Les agences de protection des données ont vu une augmentation significative du nombre de plaintes et de déclarations de failles de données. Les chiffres de la Commission Européenne parlent d’eux même. Entre mai 2018 et janvier 2019 les agences de protection des données locales ont comptabilisé 95 180 plaintes et 41 502 failles de sécurité. C’est dire l’impact du RGPD. Pour les consommateurs, par exemple, au-delà des nombreux messages électroniques reçus visant à obtenir leur consentement, c’est un nouveau droit qui s’est ouvert : celui de pouvoir accéder facilement à leurs données et à en demander leur modification ou suppression immédiate, sans justification.

Avec ces nouveaux droits, de nouvelles obligations se sont imposées aux entreprises. Et celles qui n’ont pas su, ou pas voulu, les remplir en paient déjà lourdement le prix. En janvier 2019, Google a été condamné en France à une amende de 50 millions d’euros pour manquement à son obligation de transparence et de clarté dans le contexte de création d’un compte Google. (absence d’obtention du consentement du consommateur de voir ses données utilisées pour des publicités personnalisées). Ou encore en Italie où Facebook a été condamné à une amende de 10 millions d’euros pour tromperie, ou au Royaume-Uni contre Uber pour un montant de 1,2 millions de dollars en raison de l’existence de failles de sécurité. Et d’autres condamnations sont attendues.

Enfin, la question de la sécurité est également en jeu avec le RGPD. Si aucun outil n’est véritablement infaillible, il permet néanmoins de ralentir la tâche d’un hacker lors d’une attaque. Faire en sorte d’être plus dissuasif. Dans la grande majorité des cas de fuites de données, le problème n’est pas lié à un problème de sécurité mais à une erreur humaine. C’est ici que le RGPD prend tout son sens car il oblige les entreprises à mettre en place des processus et des règles qui limitent ce risque, en éduquant et en formant les employés sur l’existence de ce risque et sur les comportements à adopter… Le RGPD est là pour prévenir l’erreur humaine.
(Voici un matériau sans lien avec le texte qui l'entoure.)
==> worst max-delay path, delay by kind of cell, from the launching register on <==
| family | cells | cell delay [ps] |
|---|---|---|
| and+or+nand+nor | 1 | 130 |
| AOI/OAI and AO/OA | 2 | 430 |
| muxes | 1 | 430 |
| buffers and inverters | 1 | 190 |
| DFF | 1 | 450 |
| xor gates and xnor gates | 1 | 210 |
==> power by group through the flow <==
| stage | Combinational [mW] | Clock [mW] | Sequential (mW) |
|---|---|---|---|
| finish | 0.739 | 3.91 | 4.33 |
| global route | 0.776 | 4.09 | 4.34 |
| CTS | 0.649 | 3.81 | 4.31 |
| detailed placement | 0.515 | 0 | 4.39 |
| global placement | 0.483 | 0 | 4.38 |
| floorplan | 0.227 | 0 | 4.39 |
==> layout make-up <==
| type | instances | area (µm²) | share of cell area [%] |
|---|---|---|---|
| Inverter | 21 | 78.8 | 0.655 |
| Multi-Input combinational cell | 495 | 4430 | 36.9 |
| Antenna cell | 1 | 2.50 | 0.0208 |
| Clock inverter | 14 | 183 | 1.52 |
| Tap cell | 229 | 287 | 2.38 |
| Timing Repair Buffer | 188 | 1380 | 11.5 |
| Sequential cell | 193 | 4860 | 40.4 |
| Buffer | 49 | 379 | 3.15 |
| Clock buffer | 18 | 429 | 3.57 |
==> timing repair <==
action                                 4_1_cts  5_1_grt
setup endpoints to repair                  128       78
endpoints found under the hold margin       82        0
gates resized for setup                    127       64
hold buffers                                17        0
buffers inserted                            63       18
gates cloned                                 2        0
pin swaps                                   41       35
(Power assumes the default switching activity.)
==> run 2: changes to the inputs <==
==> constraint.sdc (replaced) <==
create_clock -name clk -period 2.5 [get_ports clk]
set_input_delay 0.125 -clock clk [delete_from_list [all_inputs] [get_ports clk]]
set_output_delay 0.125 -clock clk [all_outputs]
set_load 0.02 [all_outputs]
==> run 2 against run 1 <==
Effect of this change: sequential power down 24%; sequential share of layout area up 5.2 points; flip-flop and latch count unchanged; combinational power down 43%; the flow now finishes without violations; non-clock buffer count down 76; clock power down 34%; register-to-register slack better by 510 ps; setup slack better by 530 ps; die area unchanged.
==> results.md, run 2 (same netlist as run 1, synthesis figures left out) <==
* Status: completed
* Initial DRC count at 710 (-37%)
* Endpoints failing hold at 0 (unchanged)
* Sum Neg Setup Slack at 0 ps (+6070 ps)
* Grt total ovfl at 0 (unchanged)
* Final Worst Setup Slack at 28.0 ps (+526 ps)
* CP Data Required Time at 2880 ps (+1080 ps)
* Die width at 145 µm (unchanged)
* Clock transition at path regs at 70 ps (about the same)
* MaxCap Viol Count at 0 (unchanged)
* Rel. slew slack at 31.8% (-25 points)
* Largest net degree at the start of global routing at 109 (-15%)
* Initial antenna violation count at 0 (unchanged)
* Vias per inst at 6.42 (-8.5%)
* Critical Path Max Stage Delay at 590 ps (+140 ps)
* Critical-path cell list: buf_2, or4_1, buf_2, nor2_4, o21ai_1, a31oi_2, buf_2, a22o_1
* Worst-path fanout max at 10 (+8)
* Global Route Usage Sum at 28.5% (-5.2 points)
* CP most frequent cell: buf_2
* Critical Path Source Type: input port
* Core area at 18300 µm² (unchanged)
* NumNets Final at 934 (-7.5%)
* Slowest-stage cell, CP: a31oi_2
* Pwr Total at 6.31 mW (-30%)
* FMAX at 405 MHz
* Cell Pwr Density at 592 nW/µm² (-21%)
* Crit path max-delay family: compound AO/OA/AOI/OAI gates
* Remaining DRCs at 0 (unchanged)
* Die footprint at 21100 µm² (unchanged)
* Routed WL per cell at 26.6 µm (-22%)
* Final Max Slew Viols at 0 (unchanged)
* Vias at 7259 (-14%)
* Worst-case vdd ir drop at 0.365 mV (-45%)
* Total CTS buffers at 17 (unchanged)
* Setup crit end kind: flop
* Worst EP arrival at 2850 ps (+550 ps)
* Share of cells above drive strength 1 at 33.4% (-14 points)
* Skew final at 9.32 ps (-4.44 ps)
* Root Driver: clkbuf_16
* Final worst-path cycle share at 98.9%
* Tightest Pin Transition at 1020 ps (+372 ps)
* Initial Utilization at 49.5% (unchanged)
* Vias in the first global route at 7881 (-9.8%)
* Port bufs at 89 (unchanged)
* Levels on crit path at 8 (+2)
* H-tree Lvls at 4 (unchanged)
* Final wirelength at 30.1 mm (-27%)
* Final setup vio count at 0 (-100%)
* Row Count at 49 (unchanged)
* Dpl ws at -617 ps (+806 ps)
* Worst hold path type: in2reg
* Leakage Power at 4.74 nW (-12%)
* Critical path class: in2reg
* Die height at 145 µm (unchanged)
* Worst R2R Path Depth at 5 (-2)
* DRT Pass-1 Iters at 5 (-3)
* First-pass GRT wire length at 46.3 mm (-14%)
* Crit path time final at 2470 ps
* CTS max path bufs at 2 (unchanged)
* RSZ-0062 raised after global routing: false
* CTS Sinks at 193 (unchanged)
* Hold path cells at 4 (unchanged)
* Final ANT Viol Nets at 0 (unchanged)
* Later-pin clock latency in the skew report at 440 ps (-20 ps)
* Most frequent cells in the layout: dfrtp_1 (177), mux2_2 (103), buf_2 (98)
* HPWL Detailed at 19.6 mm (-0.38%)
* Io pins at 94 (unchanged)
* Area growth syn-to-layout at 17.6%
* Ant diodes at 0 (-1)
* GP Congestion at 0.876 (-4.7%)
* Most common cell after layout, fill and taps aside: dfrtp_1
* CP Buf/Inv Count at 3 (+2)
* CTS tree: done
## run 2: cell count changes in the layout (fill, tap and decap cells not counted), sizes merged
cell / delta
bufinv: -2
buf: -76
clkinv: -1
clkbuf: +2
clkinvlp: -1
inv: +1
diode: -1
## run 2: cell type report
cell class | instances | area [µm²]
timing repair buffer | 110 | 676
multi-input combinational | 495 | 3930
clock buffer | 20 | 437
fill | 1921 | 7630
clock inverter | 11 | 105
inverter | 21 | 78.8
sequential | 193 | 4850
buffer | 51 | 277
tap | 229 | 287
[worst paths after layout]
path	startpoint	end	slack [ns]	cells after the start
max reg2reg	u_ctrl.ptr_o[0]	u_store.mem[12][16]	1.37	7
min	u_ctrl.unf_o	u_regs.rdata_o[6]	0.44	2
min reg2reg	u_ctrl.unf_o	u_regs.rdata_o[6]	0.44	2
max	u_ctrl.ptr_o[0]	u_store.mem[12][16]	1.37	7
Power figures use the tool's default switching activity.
### src/rtl/uls_pkg.sv
package uls_pkg;
  typedef enum logic [2:0] {
    SRC_NONE = 3'b000,
    SRC_TX   = 3'b001,
    SRC_RX   = 3'b010,
    SRC_LS   = 3'b011
  } src_e;
endpackage

### src/rtl/uls_line_status.sv
module uls_line_status #(
  parameter int CNT_W = 5
) (
  input  logic             clk,
  input  logic             rst_n,
  input  logic [CNT_W-1:0] rx_count,
  input  logic [CNT_W-1:0] tx_count,
  input  logic             tsr_busy,
  input  logic             rx_push,
  input  logic [2:0]       rx_push_err,
  input  logic             rx_pop,
  input  logic [2:0]       rx_head_err,
  input  logic             rx_overrun,
  input  logic             lsr_rd,
  output logic [7:0]       lsr,
  output logic             ls_err
);
  logic             ovr_q;
  logic             fifo_err_q;
  logic [CNT_W-1:0] err_cnt;
  logic [CNT_W-1:0] err_nxt;
  logic             inc, dec;
  logic             rx_nonempty, tx_empty;
  logic [2:0]       head_vis;

  assign rx_nonempty = (rx_count != '0);
  assign tx_empty    = (tx_count == '0);
  assign head_vis    = rx_nonempty ? rx_head_err : 3'b000;

  // error-carrying entries currently held in the receive FIFO
  assign inc     = rx_push && (rx_push_err != 3'b000);
  assign dec     = rx_pop && rx_nonempty && (rx_head_err != 3'b000);
  assign err_nxt = err_cnt + {{(CNT_W-1){1'b0}}, inc} - {{(CNT_W-1){1'b0}}, dec};

  always_ff @(posedge clk or negedge rst_n) begin
    if (!rst_n) begin
      err_cnt    <= '0;
      ovr_q      <= 1'b0;
      fifo_err_q <= 1'b0;
    end else begin
      err_cnt <= err_nxt;
      if (rx_overrun)  ovr_q <= 1'b1;
      else if (lsr_rd) ovr_q <= 1'b0;
      if (inc)                            fifo_err_q <= 1'b1;
      else if (lsr_rd && err_nxt == '0)   fifo_err_q <= 1'b0;
    end
  end

  assign lsr    = {fifo_err_q, tx_empty && !tsr_busy, tx_empty, head_vis, ovr_q, rx_nonempty};
  assign ls_err = ovr_q || (head_vis != 3'b000);

  a_r3_ovr_hold: assert property (@(posedge clk) disable iff (!rst_n)
    (lsr[1] && !lsr_rd) |=> lsr[1]);
  a_r3_ovr_set: assert property (@(posedge clk) disable iff (!rst_n)
    rx_overrun |=> lsr[1]);
  a_r5_err_set: assert property (@(posedge clk) disable iff (!rst_n)
    (rx_push && rx_push_err != 3'b000) |=> lsr[7]);
  a_r5_hold_without_read: assert property (@(posedge clk) disable iff (!rst_n)
    (lsr[7] && !lsr_rd) |=> lsr[7]);
endmodule

### src/rtl/uls_irq_ctrl.sv
module uls_irq_ctrl
  import uls_pkg::*;
#(
  parameter int CNT_W  = 5,
  parameter int TRIG_0 = 1,
  parameter int TRIG_1 = 4,
  parameter int TRIG_2 = 8,
  parameter int TRIG_3 = 14
) (
  input  logic             clk,
  input  logic             rst_n,
  input  logic             fifo_en,
  input  logic [3:0]       ier,
  input  logic [1:0]       rx_trig_sel,
  input  logic [CNT_W-1:0] rx_count,
  input  logic [CNT_W-1:0] tx_count,
  input  logic             ls_err,
  input  logic             isr_rd,
  input  logic             thr_wr,
  output logic [7:0]       isr,
  output logic             irq
);
  localparam int NLVL = 4;
  localparam int TRIG_ARR [NLVL] = '{TRIG_0, TRIG_1, TRIG_2, TRIG_3};

  logic [CNT_W-1:0] lvl_tab [NLVL];
  logic [CNT_W-1:0] trig_lvl;
  logic             tx_nz_q, tx_pend_q;
  logic             ls_act, rx_act, tx_act;
  src_e             src;

  for (genvar g = 0; g < NLVL; g++) begin : g_lvl
    assign lvl_tab[g] = CNT_W'(TRIG_ARR[g]);
  end

  assign trig_lvl = fifo_en ? lvl_tab[rx_trig_sel] : CNT_W'(1);

  assign ls_act = ier[2] && ls_err;
  assign rx_act = ier[0] && (rx_count >= trig_lvl);
  assign tx_act = ier[1] && tx_pend_q;

  always_comb begin
    if (ls_act)      src = SRC_LS;
    else if (rx_act) src = SRC_RX;
    else if (tx_act) src = SRC_TX;
    else             src = SRC_NONE;
  end

  always_ff @(posedge clk or negedge rst_n) begin
    if (!rst_n) begin
      tx_nz_q   <= 1'b0;
      tx_pend_q <= 1'b0;
    end else begin
      tx_nz_q <= (tx_count != '0);
      if (thr_wr || (isr_rd && src == SRC_TX)) tx_pend_q <= 1'b0;
      else if (tx_nz_q && tx_count == '0)      tx_pend_q <= 1'b1;
    end
  end

  assign isr = {fifo_en, fifo_en, 2'b00, src, src == SRC_NONE};
  assign irq = (src != SRC_NONE);

  a_r7_write_clears: assert property (@(posedge clk) disable iff (!rst_n)
    thr_wr |=> !tx_pend_q);
  a_r9_polled_quiet: assert property (@(posedge clk) disable iff (!rst_n)
    (ier == 4'b0000) |-> (!irq && isr[0]));
  a_r6_rx_reported: assert property (@(posedge clk) disable iff (!rst_n)
    (ier[0] && !ls_act && rx_count >= trig_lvl) |-> (isr[3:1] == SRC_RX));
  a_r8_none_code: assert property (@(posedge clk) disable iff (!rst_n)
    irq |-> !isr[0]);
endmodule

### src/rtl/uart_stat_irq.sv
module uart_stat_irq #(
  parameter int DEPTH  = 16,
  parameter int TRIG_0 = 1,
  parameter int TRIG_1 = 4,
  parameter int TRIG_2 = 8,
  parameter int TRIG_3 = 14,
  localparam int CNT_W = $clog2(DEPTH + 1)
) (
  input  logic             clk,
  input  logic             rst_n,
  input  logic             fifo_en,
  input  logic [3:0]       ier,
  input  logic [1:0]       rx_trig_sel,
  input  logic [CNT_W-1:0] rx_count,
  input  logic [CNT_W-1:0] tx_count,
  input  logic             tsr_busy,
  input  logic             rx_push,
  input  logic [2:0]       rx_push_err,
  input  logic             rx_pop,
  input  logic [2:0]       rx_head_err,
  input  logic             rx_overrun,
  input  logic             lsr_rd,
  input  logic             isr_rd,
  input  logic             thr_wr,
  output logic [7:0]       lsr,
  output logic [7:0]       isr,
  output logic             irq
);
  logic ls_err;

  uls_line_status #(.CNT_W(CNT_W)) u_ls (
    .clk(clk), .rst_n(rst_n), .rx_count(rx_count), .tx_count(tx_count),
    .tsr_busy(tsr_busy), .rx_push(rx_push), .rx_push_err(rx_push_err),
    .rx_pop(rx_pop), .rx_head_err(rx_head_err), .rx_overrun(rx_overrun),
    .lsr_rd(lsr_rd), .lsr(lsr), .ls_err(ls_err)
  );

  uls_irq_ctrl #(.CNT_W(CNT_W), .TRIG_0(TRIG_0), .TRIG_1(TRIG_1),
                 .TRIG_2(TRIG_2), .TRIG_3(TRIG_3)) u_irq (
    .clk(clk), .rst_n(rst_n), .fifo_en(fifo_en), .ier(ier),
    .rx_trig_sel(rx_trig_sel), .rx_count(rx_count), .tx_count(tx_count),
    .ls_err(ls_err), .isr_rd(isr_rd), .thr_wr(thr_wr), .isr(isr), .irq(irq)
  );

  a_r4_shifter_gate: assert property (@(posedge clk) disable iff (!rst_n)
    tsr_busy |-> !lsr[6]);
  a_r9_irq_matches_id: assert property (@(posedge clk) disable iff (!rst_n)
    (isr[0] == !irq));
endmodule

### config.mk
export PLATFORM = sky130hd
export DESIGN_NAME = uart_stat_irq
export DESIGN_NICKNAME = d
export VERILOG_FILES = /design/src/rtl/uls_pkg.sv /design/src/rtl/uls_line_status.sv /design/src/rtl/uls_irq_ctrl.sv /design/src/rtl/uart_stat_irq.sv
export SDC_FILE = /design/constraint.sdc
export NUM_CORES = 1
export LEC_CHECK = 0
export BUFFER_PORTS_ARGS = -buffer_cell sky130_fd_sc_hd__clkbuf_2
export CORE_MARGIN = 2
export CORE_UTILIZATION = 38
export CTS_CLUSTER_SIZE = 25
export DETAILED_ROUTE_END_ITERATION = 16
export PLACE_DENSITY_LB_ADDON = 0.15
export SLEW_MARGIN = 20
export SYNTH_ARGS = -nofsm -noshare
export SYNTH_HDL_FRONTEND = slang
export SYNTH_SLANG_ARGS = --single-unit
### constraint.sdc
create_clock -name clk -period 1.98 [get_ports clk]
set_input_delay 0.099 -clock clk [delete_from_list [all_inputs] [get_ports clk]]
set_output_delay 0.099 -clock clk [all_outputs]
set_load 0.02 [all_outputs]
---- Yosys cells after proc, flatten, opt, wreduce, memory -nomap -nowiden ----
Cells that the tools add are included.
Widths: inputs -> output; s select.
storage, ports and cells
  register bits after elaboration ......... 9
  bits in latches ......................... 0
  bits in writable memories ............... 0
  ROM bits ................................ 0
  input bits .............................. 32
  output and inout port bits .............. 17
  word-level logic and storage cells ...... 50
  memories ................................ 0
cells by class
  add/sub/neg operators ................... 2
  multipliers ............................. 0
  divide/modulo/power cells ............... 0
  magnitude comparators ................... 2
  equality and inequality tests ........... 1
  shift operators ......................... 0
  multiplexer cells ....................... 14
  bitwise operators ....................... 1
  reduce and logical (&&, ||, !) cells .... 25
operator list
  cell                number
  $mux 5              3
  $reduce_bool 3->1   4
  $bmux 5 s2          1
  $logic_and 1x1->1   10
  $logic_not 5->1     2
  $reduce_bool 5->1   2
  $mux 3              3
  $mux 1              7
  $reduce_bool 2->1   3
  $add 5x1->5         1
  $ge 5x5->1          1
  $sub 5x1->5         1
  $eq 3x1->1 const B  1
  $ge 3x3->1 const B  1
  $logic_not 3->1     1
  $not 2->3           1
  $logic_or 1x1->1    2
  $logic_not 1->1     1

---- Longest topological paths before layout ----
  depth in word-level cells ............... 13
  gate-level depth with buffers ........... 12
  mapped depth without buffers ............ 12

---- Cells and area by module ----
A second synthesis with hierarchy kept.
unflattened totals
  cells, all modules ...................... 92
  area total of the unflattened synthesis .. 828.3 µm²
by module, submodules not included
  module           instances  cells each  area each (µm²)  sequential area each (µm²)
  uls_line_status  1          54          525.5            175.2
  uls_irq_ctrl     1          38          302.8            50.0

---- Worst setup path after synthesis ----
Ideal clock, no wire load.
  path kind ............................... input to register
  from .................................... input port rx_count[4]
  to ...................................... register u_ls.fifo_err_q
  library setup time ...................... 0.124 ns
  arrival ................................. 2.226 ns
  required time ........................... 1.856 ns
  setup slack ............................. -0.370 ns
  cell stages on the path ................. 12
  buffers on the path ..................... 0
  path through ............................ nor3_1 > nand2_1 > o311a_1 > ha_1 > inv_1 > ha_1 > inv_1 > fa_1 > clkinv_1 > nor4_2 > o21ai_1 > a211o_1
between the ends
  word-level cells in the longest chain between the ends .. 7
RTL lines
  element                         RTL line               source
  from (decl)                     uart_stat_irq.sv:14    input logic [CNT_W-1:0] rx_count,
  $reduce_bool 5->1               uls_line_status.sv:26  assign rx_nonempty = (rx_count != '0);
  via u_ls.rx_nonempty            uls_line_status.sv:23  logic rx_nonempty, tx_empty;
  $logic_and 1x1->1 (2 in a row)  uls_line_status.sv:32  assign dec = rx_pop && rx_nonempty && (rx_head_err != 3'b000);
  $sub 5x1->5                     uls_line_status.sv:33  assign err_nxt = err_cnt + {{(CNT_W-1){1'b0}}, inc} - {{(CNT_W-1){1'b0}}, dec};
  via u_ls.err_nxt[1]             uls_line_status.sv:21  logic [CNT_W-1:0] err_nxt;
  $logic_not 5->1                 uls_line_status.sv:45  else if (lsr_rd && err_nxt == '0) fifo_err_q <= 1'b0;
  $logic_and 1x1->1               uls_line_status.sv:45
  $reduce_bool 2->1 (no line)     --
  to (signal assigned)            uls_line_status.sv:39  fifo_err_q <= 1'b0;
  to (signal assigned)            uls_line_status.sv:44  if (inc) fifo_err_q <= 1'b1;
  to (signal assigned)            uls_line_status.sv:45
  to (decl)                       uls_line_status.sv:19  logic fifo_err_q;
The timed path passes the listed nets, and every way through them passes these cells.
A chain may end at the register's enable or synchronous reset.

---- Worst setup path in the final report ----
  from .................................... register u_ls.err_cnt[0]
  to ...................................... register u_ls.fifo_err_q
between the ends
  word-level cells in the longest chain between the ends .. 5
RTL lines
  element                      RTL line               source
  from (decl)                  uls_line_status.sv:20  logic [CNT_W-1:0] err_cnt;
  from (signal assigned)       uls_line_status.sv:41  err_cnt <= err_nxt;
  $add 5x1->5                  uls_line_status.sv:33
  $sub 5x1->5                  uls_line_status.sv:33
  via u_ls.err_nxt[1]          uls_line_status.sv:21
  $logic_not 5->1              uls_line_status.sv:45
  $logic_and 1x1->1            uls_line_status.sv:45
  $reduce_bool 2->1 (no line)  --
The timed path passes the listed nets, and every way through them passes these cells.

==> metrics.cfg <==
[synth]
synth_seq_cells=9
synth_cell_types=35
synthArstFlopShare_pct=100
synth_compound_area_share_pct=16.5
synth_top_family_by_area=simple AND/OR/NAND/NOR gates
yosys_warnings=0
ys_seq_area_share_pct=28.0
yosys.area_share.xor_xnor_pct=3.27
yosys.area_share.simple_pct=19.8
synthCells=92
netlist_area_um2=803
synth_area_per_cell_um2=8.73
synth-main-ff-cell=dfrtp_1
synthAdderAreaFrac_pct=16.5
synth_edf_count=0
synthMuxAreaShare_pct=1.25

[worst_setup_path]
worstPathArrival_ps=2280
ff2ff_path_depth=10
crit_path_max_fanout=2
endpoint_kind=flop
worstPathRequired_ps=2110
path_class=reg2reg
critPathLaunchType=flop

[placed_design]
io_buffers=44
place_ws_ps=-477
gp_congestion=0.807
dp.final_hpwl_um=1430

[run_status]
violations=setup timing
status=finished with violations

[finish]
drive_above_1_share_pct=46.9
fillers=166
area_growth_pct=42.2
layout.nets=186
final_common_cell=clkbuf_2
final_cell_mix=clkbuf_2, inv_1, dfrtp_1
post-route-util_pct=57.6
num_antenna_cells=0

[floorplan]
die_area_mm2=0.00250
start_util_pct=40.5
row_count=16
die_width_um=50.0
die_h_um=50.0
core_region_area_mm2=0.00198
ios=49

[timing]
setup_viol=1
clock_skew_ps=4.92
final-max-slew-violation-count=0
final-hold-violation-count=0
rsz0062_at_grt=yes
post-route-min-period_ps=2140
setup_slack_ps=-161
finalCritPeriodShare_pct=108
max_freq_ghz=0.467

[drt]
wire_per_inst_um=9.63
drt-total-wl_um=1640
drcViolationCount=0
firstDrtPassIters=4
vias=767
drtIter0Drc=12
ant_nets=0
drt-vias-per-instance=4.51

[clocking]
clkLatencyLatePin_ps=250
cts_tree=yes
cts_made_buffers=3
path_clk_slew_ps=50
cts_root_buffer=clkbuf_4
htree_levels=1
clock_path_buffers=2
clock_sinks=9

[global_routing]
grt_pass1_wl_um=2840
grt_overflow=0
grt_max_degree=10
grt_pass1_vias=710
grt.total_usage_pct=14.2
antenna_found_initial=0

[power]
power_density_mw_per_mm2=1090
peakVddDrop_mv=0.984
power_leakage_nw=0.607

[worst_hold_path]
hold_path_class=in2reg
hold_path_depth=2

[run]
max-cap-violations=0

## Yosys cell counts (2+ instances only)
| master | number | area [µm²] |
|---|---|---|
| a21oi_1 | 2 | 10.0 |
| and2_1 | 4 | 25.0 |
| buf_4 | 9 | 67.6 |
| dfrtp_1 | 9 | 225 |
| ha_1 | 9 | 113 |
| inv_1 | 10 | 37.5 |
| nand2_1 | 7 | 26.3 |
| nand2b_1 | 2 | 12.5 |
| nand3_1 | 3 | 15.0 |
| nor2_1 | 5 | 18.8 |
| nor3_1 | 4 | 20.0 |
| o21ai_0 | 2 | 10.0 |
| o21ai_1 | 2 | 10.0 |
| xnor2_1 | 3 | 26.3 |
## report_power, final
part | leakage, nW | internal (mW) | switching [mW]
logic | 0.492 | 0.409 | 0.415
registers | 0.100 | 0.253 | 0.0385
clock network | 0.0150 | 0.0772 | 0.0578
## state kept, by name, indices dropped and copies added (netlist names)
register,cells
u_irq.tx_nz_q,1
u_ls.ovr_q,1
u_irq.tx_pend_q,1
u_ls.fifo_err_q,1
u_ls.err_cnt,5
## through the flow
| stage | hold WS (ps) | total power [mW] | instances | instance area [µm²] | TNS [ps] |
|---|---|---|---|---|---|
| 2_1_floorplan | -197 | 0.822 | 94 | 828 | -250 |
| 3_3_place_gp | -30.7 | 0.999 | 163 | 1070 | -784 |
| 3_5_place_dp | -35.3 | 1.02 | 163 | 1070 | -804 |
| 4_1_cts | 40.6 | 1.19 | 170 | 1130 | -180 |
| 5_1_grt | 43.1 | 1.38 | 170 | 1140 | -360 |
| 6_report | 38.6 | 1.25 | 170 | 1140 | -161 |
## final timing paths
check	from	end	slack, ps
worst max-delay path	u_ls.err_cnt[0]	u_ls.fifo_err_q	-160
worst min-delay path	rx_overrun	u_ls.ovr_q	40
worst max register to register	u_ls.err_cnt[0]	u_ls.fifo_err_q	-160
worst min register to register	u_ls.fifo_err_q	u_ls.fifo_err_q	550
max in group asynchronous	rst_n	u_ls.err_cnt[1]	1560
min in group asynchronous	rst_n	u_ls.err_cnt[4]	230
## worst max-delay path: stages (launching register included)
cell and delay, ps:
dfrtp_1 320, inv_1 40, ha_1 270, inv_1 60, ha_2 170, inv_2 40, fa_1 490, clkinv_2 70
nor4_2 220, o21ai_1 100, a211o_1 250
## area by class of cell
cell class / instances / area [µm²] / area share [%]
Clock buffer: 4 / 26.3 / 2.30
Inverter: 12 / 47.5 / 4.16
Multi-Input combinational cell: 64 / 509 / 44.6
Sequential cell: 9 / 225 / 19.7
Tap cell: 27 / 33.8 / 2.96
Timing Repair Buffer: 54 / 300 / 26.3
## cell families (layout without fill, tap and decap cells)
| group | Yosys count | after routing |
|---|---|---|
| xor gates and xnor gates | 3 | 3 |
| and+or+nand+nor | 30 | 30 |
| DFF | 9 | 9 |
| other | 1 | 3 |
| buffers and inverters | 21 | 70 |
| AOI/OAI and AO/OA | 17 | 17 |
| muxes | 1 | 1 |
| adders and majority gates | 10 | 10 |
## metal layers
metal  share of wire [%]  up-vias  global-route usage [%]  routed length (µm)
met5                   0        -                       0                   0
met4                   0        0                    1.39                   0
met3                 6.9        0                    2.42                 113
met2                  46       28                    24.4                 750
met1                  47      329                    19.2                 774
li1                    -      410                       -                   -
## what timing repair did
| action | CTS | global route |
|---|---|---|
| buffers inserted | 1 | 0 |
| endpoints found under the setup margin | 2 | 2 |
| resized for setup | 1 | 2 |
| hold buffers | 2 | 0 |
| pin swaps | 3 | 2 |
| endpoints found under the hold margin | 10 | 0 |
(Power assumes the default switching activity.)
===== src/rtl/lcd_ps_pkg.sv =====
package lcd_ps_pkg;
  typedef enum logic [2:0] {
    PS_RUN   = 3'd0,
    PS_ARM   = 3'd1,  // blanking, waiting for first frame edge
    PS_BLANK = 3'd2,  // full blank frame in progress
    PS_SLEEP = 3'd3,
    PS_WAKE  = 3'd4   // awaiting dummy writes
  } ps_state_e;
endpackage


===== src/rtl/lcd_ps_decode.sv =====
module lcd_ps_decode #(
  parameter int          ADDR_W     = 4,
  parameter int          DATA_W     = 8,
  parameter int          ENABLE_BIT = 0,
  parameter logic [3:0]  CTRL_ADDR  = 4'h8,
  parameter logic [3:0]  CMD_ADDR   = 4'h1,
  parameter logic [7:0]  SLEEP_CMD  = 8'h53,
  parameter logic [7:0]  SETUP_CMD  = 8'h40
) (
  input  logic              indirect_i,
  input  logic              wr_en_i,
  input  logic [ADDR_W-1:0] wr_addr_i,
  input  logic [DATA_W-1:0] wr_data_i,
  output logic              req_enter_o,
  output logic              req_exit_o
);
  logic dir_hit, ind_hit;

  assign dir_hit = wr_en_i && !indirect_i && (wr_addr_i == ADDR_W'(CTRL_ADDR));
  assign ind_hit = wr_en_i &&  indirect_i && (wr_addr_i == ADDR_W'(CMD_ADDR));

  assign req_enter_o = (dir_hit && wr_data_i[ENABLE_BIT])
                     || (ind_hit && (wr_data_i == DATA_W'(SLEEP_CMD)));
  assign req_exit_o  = (dir_hit && !wr_data_i[ENABLE_BIT])
                     || (ind_hit && (wr_data_i == DATA_W'(SETUP_CMD)));
endmodule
L’Europe, figure de proue mondiale

Si le RGPD représente un accélérateur de croissance pour les entreprises en sécurisant les consommateurs sur l’utilisation de leurs données, ce Règlement a surtout permis de mettre l’Europe au centre du débat de la protection des données dans un monde qui se digitalise. En faisant la promotion des valeurs de protection, d’information et de transparence - valeurs chères aux citoyens européens - l’Europe s’est positionnée à l’avant-garde d’un débat devenu planétaire. Pour s’en convaincre, il n’y a qu’à regarder les législations sorties depuis, tant au Mexique, qu’à Singapour et même en Chine. Aux Etats-Unis, certaines sociétés ont décidé d’appliquer les dispositions du RGPD pour ne pas perdre leurs clients localisés en Europe … En réponse, le gouvernement américain travaille actuellement à l’élaboration d’une loi fédérale en concertation directe avec la Commission Européenne pour les accompagner dans leur processus de réflexion. L’Europe a donc joué un rôle de leader en la matière et représente une force d’inspiration pour le reste du monde.

Le RGPD ne représente d’ailleurs qu’une étape dans la construction d’un marché unique européen de la donnée pour faire face à la concurrence venue des autres régions du monde. La Directive sur la circulation des métadonnées ou le Cybersecurity Act en cours de discussion au Parlement Européen sont autant d’outils complémentaires visant à développer et assurer une circulation libre et sécurisée de la donnée au sein de l’Union Européenne.

Hier, l’Europe instaurait la libre circulation des marchandises, des services et des hommes au sein de l’Union Européenne, aujourd’hui elle instaure celle de la donnée.